**Supplied records**
Segment Open
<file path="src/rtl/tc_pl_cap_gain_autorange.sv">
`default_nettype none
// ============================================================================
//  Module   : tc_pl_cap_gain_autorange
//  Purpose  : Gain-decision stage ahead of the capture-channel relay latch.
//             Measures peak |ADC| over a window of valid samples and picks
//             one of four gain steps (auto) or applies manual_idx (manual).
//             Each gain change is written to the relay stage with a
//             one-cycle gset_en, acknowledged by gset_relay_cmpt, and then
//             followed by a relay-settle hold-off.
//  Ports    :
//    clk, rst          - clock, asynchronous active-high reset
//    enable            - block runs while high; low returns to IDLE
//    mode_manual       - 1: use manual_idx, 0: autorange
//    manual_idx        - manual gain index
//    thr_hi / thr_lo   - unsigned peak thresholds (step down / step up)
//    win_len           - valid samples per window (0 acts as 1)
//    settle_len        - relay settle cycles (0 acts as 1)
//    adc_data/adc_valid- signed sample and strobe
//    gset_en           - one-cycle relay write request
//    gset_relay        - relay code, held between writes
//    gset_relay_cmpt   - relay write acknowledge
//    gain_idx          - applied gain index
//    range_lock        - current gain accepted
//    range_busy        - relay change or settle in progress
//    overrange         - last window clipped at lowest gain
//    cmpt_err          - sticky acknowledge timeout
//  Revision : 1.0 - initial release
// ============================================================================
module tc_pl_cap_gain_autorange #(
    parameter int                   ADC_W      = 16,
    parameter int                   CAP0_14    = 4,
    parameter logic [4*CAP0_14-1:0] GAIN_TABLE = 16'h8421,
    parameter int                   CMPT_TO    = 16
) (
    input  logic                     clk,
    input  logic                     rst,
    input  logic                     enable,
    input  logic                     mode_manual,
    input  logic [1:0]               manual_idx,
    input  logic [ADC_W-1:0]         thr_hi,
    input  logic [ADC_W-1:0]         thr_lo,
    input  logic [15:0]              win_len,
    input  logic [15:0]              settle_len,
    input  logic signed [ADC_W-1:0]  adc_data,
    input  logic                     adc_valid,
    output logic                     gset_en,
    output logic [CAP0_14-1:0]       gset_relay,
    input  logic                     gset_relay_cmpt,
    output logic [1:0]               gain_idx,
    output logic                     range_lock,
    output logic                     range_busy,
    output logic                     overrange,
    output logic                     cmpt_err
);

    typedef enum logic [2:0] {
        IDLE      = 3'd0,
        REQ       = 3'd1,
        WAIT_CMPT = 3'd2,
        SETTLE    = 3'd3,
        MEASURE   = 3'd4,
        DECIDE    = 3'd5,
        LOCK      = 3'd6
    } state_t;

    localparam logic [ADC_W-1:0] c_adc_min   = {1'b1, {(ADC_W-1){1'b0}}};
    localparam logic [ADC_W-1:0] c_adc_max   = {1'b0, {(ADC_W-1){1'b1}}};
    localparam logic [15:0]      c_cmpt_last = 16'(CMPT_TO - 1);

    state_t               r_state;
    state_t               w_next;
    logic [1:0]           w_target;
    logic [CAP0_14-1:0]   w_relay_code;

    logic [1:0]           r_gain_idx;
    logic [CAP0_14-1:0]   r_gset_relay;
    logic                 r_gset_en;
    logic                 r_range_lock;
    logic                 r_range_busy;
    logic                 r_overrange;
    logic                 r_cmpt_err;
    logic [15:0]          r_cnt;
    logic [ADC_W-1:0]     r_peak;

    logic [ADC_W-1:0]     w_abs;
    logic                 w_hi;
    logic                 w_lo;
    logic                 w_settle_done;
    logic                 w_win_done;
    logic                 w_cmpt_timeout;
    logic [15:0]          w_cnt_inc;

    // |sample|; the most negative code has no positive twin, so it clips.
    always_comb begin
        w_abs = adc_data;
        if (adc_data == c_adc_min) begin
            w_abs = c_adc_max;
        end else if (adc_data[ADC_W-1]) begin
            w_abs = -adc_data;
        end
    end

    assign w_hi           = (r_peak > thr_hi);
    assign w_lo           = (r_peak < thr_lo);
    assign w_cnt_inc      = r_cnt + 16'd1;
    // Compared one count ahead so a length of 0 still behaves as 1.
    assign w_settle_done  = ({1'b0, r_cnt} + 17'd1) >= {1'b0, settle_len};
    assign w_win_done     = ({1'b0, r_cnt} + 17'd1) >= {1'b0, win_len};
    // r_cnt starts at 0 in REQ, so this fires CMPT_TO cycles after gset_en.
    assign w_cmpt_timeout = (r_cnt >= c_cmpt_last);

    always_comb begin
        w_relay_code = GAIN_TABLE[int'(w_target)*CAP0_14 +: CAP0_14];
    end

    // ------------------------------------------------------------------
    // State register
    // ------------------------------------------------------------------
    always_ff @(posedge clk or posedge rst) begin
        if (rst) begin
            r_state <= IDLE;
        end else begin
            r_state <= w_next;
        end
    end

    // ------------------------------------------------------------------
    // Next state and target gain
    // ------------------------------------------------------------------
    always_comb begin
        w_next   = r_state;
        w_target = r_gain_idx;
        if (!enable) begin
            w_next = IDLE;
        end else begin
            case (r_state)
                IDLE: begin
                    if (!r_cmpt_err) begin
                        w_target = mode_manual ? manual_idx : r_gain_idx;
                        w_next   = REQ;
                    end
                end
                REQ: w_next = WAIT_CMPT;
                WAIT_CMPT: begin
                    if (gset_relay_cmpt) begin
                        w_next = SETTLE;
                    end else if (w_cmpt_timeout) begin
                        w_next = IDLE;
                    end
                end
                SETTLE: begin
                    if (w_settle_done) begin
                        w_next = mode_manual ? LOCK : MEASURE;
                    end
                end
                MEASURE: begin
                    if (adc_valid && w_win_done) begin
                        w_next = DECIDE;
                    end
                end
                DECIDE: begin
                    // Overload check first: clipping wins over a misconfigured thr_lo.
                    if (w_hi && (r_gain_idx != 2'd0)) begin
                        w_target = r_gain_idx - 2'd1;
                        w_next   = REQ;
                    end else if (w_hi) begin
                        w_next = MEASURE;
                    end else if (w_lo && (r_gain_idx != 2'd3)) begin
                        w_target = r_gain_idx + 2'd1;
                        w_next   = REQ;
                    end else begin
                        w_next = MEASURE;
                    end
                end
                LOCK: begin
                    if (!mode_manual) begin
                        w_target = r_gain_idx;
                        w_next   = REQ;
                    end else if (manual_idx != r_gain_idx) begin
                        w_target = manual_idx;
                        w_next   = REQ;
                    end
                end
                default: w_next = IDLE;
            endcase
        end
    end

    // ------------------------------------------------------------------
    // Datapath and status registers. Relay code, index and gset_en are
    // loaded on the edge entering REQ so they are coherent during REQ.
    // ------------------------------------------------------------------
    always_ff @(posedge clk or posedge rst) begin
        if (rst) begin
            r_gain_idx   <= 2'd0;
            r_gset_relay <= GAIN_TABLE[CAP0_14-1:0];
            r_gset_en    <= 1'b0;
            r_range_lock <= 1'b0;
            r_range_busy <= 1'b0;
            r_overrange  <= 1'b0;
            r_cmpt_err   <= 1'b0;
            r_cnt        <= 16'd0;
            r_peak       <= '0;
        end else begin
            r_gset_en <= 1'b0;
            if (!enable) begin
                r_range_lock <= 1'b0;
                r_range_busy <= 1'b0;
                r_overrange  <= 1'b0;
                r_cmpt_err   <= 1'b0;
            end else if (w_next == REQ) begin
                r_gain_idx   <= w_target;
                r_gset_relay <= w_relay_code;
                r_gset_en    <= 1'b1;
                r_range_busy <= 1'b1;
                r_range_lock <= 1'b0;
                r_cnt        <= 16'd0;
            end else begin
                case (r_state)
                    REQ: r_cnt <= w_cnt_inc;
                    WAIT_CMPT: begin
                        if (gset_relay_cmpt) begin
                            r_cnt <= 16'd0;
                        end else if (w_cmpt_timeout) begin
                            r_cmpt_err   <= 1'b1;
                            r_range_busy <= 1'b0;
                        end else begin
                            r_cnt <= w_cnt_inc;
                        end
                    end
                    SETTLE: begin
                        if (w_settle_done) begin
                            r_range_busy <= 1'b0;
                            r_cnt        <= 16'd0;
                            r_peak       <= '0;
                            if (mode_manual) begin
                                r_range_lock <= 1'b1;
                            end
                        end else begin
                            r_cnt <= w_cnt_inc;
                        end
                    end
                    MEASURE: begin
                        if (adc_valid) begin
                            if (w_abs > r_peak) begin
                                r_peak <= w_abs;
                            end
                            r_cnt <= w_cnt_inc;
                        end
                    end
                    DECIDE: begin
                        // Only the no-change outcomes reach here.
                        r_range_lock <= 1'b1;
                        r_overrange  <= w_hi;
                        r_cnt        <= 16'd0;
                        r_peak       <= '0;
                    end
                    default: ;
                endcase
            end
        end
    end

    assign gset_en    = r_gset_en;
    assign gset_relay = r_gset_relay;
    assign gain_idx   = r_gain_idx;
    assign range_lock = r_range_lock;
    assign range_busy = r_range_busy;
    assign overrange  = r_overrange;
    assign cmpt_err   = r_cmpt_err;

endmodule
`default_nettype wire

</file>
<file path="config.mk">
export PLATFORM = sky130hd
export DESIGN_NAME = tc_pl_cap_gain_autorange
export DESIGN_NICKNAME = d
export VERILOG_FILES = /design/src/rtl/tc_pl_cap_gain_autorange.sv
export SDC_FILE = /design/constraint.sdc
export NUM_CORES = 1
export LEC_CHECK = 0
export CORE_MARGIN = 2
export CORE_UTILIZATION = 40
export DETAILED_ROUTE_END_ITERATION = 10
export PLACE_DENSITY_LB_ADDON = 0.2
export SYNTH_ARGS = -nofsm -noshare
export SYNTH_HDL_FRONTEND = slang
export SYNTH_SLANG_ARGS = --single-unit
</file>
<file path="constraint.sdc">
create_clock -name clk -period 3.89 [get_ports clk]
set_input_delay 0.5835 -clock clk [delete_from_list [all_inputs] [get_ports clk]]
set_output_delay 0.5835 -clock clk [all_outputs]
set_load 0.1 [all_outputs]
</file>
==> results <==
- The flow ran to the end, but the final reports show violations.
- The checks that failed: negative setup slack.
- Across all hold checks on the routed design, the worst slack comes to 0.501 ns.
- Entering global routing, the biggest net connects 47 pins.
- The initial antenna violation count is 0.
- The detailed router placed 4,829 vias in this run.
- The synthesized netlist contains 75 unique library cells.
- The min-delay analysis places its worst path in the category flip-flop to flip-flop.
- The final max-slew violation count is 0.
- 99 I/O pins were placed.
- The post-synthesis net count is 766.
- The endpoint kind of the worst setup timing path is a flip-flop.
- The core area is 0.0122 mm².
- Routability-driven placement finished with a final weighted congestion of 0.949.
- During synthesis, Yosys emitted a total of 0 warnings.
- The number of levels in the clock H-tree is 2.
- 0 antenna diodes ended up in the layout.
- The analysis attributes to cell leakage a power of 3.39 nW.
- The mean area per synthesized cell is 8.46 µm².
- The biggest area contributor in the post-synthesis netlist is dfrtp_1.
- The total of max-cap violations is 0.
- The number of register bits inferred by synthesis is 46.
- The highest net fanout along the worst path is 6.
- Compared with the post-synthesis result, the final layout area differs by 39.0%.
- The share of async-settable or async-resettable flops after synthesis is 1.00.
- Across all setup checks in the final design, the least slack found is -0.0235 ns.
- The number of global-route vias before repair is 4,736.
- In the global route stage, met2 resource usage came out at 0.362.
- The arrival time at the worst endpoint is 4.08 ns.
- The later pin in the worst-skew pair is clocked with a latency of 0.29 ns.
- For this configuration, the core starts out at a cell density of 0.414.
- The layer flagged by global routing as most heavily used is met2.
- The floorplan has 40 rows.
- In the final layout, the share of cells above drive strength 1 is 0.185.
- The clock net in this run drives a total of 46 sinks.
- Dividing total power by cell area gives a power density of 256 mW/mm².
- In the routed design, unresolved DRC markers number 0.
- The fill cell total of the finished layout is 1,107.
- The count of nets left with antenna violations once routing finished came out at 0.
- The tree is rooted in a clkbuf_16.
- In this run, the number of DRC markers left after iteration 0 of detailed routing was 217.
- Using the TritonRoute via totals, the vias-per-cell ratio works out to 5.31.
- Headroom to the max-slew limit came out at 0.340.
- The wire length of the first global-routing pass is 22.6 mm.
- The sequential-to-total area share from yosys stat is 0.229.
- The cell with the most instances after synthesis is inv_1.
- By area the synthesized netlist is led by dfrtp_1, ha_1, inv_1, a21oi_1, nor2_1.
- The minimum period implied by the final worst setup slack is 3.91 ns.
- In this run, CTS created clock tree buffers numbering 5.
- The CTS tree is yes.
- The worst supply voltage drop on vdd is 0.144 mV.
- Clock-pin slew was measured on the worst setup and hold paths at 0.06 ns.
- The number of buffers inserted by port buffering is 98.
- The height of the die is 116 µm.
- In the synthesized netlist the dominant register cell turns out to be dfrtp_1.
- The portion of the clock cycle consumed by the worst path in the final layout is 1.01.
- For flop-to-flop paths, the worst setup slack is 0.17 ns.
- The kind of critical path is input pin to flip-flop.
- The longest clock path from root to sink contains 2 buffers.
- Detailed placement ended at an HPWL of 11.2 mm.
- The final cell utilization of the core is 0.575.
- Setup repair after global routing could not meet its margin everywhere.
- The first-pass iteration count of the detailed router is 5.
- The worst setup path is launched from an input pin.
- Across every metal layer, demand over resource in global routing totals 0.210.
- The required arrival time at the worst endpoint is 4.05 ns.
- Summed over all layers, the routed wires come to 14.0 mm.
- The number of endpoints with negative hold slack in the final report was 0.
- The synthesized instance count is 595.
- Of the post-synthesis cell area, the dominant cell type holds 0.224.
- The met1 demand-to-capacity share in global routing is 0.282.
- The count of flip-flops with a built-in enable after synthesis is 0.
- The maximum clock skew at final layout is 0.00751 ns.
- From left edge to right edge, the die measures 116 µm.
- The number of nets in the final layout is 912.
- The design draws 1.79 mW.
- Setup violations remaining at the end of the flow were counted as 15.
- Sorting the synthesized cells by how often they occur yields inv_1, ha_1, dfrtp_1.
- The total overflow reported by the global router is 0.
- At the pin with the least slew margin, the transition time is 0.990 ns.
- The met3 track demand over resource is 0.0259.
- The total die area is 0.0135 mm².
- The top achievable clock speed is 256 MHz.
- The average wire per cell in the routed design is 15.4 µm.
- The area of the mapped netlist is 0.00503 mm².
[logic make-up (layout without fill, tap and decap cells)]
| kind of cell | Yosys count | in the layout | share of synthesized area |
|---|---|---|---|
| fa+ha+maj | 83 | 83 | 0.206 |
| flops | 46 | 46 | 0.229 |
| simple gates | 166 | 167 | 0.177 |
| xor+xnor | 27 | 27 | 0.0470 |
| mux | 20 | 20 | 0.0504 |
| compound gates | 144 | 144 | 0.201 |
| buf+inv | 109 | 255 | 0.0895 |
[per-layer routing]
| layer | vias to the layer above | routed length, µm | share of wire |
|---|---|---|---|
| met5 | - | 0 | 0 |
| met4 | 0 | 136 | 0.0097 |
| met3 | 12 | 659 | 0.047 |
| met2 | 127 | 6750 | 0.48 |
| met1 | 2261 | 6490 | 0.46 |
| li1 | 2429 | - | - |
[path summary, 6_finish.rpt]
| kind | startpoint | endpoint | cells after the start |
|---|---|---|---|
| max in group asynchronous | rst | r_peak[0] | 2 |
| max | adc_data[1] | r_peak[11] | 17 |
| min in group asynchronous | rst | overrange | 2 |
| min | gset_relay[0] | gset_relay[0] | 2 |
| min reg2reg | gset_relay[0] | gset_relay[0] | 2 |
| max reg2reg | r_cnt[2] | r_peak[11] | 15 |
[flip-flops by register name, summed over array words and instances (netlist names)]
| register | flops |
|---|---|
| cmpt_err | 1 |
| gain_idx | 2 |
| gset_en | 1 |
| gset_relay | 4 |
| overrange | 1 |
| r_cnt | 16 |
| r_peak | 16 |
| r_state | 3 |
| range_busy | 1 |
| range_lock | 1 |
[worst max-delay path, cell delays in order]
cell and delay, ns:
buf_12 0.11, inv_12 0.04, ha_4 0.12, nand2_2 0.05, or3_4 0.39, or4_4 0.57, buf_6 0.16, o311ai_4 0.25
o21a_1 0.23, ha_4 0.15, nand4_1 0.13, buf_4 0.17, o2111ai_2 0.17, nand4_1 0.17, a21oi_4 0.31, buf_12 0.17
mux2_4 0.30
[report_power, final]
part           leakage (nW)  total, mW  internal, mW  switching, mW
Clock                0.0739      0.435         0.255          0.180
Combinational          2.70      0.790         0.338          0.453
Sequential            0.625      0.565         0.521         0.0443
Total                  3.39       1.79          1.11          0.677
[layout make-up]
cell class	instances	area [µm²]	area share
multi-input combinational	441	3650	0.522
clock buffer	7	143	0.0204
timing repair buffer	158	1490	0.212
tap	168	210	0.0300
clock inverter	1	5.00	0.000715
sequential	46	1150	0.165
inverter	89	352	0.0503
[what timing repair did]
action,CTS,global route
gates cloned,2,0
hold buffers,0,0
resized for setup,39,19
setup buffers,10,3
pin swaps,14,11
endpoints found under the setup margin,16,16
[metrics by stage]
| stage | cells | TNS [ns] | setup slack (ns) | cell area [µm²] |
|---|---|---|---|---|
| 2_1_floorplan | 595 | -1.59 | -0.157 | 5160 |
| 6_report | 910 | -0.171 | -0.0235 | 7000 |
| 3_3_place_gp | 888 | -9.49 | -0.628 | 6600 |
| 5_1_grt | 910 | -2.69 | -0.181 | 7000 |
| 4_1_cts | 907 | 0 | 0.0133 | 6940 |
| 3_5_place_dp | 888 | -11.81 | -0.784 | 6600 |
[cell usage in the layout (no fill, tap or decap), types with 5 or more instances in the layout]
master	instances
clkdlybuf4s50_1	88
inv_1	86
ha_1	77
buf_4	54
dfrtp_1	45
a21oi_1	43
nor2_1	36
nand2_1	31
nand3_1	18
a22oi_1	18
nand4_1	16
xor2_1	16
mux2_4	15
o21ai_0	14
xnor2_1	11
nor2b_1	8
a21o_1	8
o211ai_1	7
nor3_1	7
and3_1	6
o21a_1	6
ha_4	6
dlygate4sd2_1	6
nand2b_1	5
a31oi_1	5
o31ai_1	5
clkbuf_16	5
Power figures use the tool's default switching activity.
Segment Closed
Segment Open
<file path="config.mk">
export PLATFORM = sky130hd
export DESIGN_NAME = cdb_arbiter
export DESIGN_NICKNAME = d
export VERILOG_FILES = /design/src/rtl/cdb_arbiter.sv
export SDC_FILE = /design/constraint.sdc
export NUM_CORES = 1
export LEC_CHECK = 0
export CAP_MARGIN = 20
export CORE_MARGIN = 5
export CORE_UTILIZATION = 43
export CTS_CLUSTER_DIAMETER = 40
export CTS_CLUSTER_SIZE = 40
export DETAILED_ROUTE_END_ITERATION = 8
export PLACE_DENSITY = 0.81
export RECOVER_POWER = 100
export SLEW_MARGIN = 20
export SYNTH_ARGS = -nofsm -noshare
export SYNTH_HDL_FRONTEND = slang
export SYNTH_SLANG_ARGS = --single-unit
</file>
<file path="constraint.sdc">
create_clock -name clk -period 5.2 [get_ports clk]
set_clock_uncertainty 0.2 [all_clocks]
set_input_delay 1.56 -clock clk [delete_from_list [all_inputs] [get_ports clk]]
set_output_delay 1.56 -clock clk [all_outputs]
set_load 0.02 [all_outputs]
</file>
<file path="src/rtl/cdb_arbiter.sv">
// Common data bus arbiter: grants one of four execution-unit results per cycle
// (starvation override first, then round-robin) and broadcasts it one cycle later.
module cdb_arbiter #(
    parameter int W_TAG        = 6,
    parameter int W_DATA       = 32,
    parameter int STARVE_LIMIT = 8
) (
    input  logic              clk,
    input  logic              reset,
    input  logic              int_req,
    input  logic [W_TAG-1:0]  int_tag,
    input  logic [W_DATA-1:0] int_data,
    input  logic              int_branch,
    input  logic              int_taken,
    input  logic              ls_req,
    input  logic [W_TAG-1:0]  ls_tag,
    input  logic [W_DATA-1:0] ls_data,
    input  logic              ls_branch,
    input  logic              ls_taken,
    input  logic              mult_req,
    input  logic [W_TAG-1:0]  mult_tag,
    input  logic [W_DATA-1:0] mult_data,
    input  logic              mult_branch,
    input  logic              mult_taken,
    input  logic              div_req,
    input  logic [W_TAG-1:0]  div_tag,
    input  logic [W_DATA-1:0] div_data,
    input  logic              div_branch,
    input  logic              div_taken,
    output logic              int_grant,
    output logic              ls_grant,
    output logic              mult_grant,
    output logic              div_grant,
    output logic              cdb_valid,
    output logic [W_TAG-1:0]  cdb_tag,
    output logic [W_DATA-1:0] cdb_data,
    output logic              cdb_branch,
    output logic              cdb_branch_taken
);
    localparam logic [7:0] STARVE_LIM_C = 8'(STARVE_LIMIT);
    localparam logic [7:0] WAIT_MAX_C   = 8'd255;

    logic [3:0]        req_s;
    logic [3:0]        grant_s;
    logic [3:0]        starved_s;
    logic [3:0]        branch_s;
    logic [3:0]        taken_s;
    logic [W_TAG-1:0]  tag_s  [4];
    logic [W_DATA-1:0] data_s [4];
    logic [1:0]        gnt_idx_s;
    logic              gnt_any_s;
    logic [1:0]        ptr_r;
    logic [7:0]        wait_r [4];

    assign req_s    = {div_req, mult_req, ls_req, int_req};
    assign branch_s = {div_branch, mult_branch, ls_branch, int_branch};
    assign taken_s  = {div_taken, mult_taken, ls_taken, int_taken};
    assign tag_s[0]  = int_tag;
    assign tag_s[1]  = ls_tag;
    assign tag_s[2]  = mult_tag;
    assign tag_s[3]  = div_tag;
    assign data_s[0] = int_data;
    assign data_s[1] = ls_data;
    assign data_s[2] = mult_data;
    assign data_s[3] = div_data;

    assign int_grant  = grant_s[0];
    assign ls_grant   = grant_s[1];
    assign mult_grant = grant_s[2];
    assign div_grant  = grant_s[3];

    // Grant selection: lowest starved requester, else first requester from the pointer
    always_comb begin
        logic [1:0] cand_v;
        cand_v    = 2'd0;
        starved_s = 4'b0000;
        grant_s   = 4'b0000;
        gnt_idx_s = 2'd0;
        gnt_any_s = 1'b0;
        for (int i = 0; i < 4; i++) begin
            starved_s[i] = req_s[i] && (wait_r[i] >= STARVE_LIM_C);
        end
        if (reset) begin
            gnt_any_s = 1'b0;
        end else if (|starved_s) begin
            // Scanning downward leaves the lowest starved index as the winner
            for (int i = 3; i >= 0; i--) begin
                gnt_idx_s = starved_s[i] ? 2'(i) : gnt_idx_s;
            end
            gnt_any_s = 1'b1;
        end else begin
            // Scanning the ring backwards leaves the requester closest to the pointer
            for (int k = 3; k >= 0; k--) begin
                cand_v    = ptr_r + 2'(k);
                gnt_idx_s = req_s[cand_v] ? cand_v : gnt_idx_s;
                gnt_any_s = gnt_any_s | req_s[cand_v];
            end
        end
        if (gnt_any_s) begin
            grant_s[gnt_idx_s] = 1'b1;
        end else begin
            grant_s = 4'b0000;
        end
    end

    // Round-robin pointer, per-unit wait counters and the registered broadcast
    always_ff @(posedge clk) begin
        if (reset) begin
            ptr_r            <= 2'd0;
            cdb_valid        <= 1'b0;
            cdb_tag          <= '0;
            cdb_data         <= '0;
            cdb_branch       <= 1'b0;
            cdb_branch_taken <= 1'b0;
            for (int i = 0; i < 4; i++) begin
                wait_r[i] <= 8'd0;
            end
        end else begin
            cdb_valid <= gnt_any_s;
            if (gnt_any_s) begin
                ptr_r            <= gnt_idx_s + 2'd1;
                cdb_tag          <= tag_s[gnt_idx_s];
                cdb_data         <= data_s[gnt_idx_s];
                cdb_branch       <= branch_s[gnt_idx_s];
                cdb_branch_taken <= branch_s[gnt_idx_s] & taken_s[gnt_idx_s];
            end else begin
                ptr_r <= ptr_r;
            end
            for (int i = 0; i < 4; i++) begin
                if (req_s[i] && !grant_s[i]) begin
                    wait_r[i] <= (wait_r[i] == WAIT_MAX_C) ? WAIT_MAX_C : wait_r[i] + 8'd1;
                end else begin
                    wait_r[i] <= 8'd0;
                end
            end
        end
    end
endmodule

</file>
Segment Closed
Segment Open
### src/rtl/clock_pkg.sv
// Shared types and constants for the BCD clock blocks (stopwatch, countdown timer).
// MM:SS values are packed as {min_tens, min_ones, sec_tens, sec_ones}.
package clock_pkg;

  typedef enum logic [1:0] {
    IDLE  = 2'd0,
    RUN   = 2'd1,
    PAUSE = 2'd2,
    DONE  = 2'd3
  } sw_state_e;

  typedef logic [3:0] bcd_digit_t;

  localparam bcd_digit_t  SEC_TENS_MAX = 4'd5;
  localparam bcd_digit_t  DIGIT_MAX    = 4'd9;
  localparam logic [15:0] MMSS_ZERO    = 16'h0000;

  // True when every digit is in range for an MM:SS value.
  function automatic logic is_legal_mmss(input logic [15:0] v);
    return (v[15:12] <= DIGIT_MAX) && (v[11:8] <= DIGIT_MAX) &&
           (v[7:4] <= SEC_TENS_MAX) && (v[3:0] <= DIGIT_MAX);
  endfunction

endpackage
Segment Closed
**Instructions to follow**
What is the number of lines in the records holding "length"? Give the number alone.

**Exercise solution**
3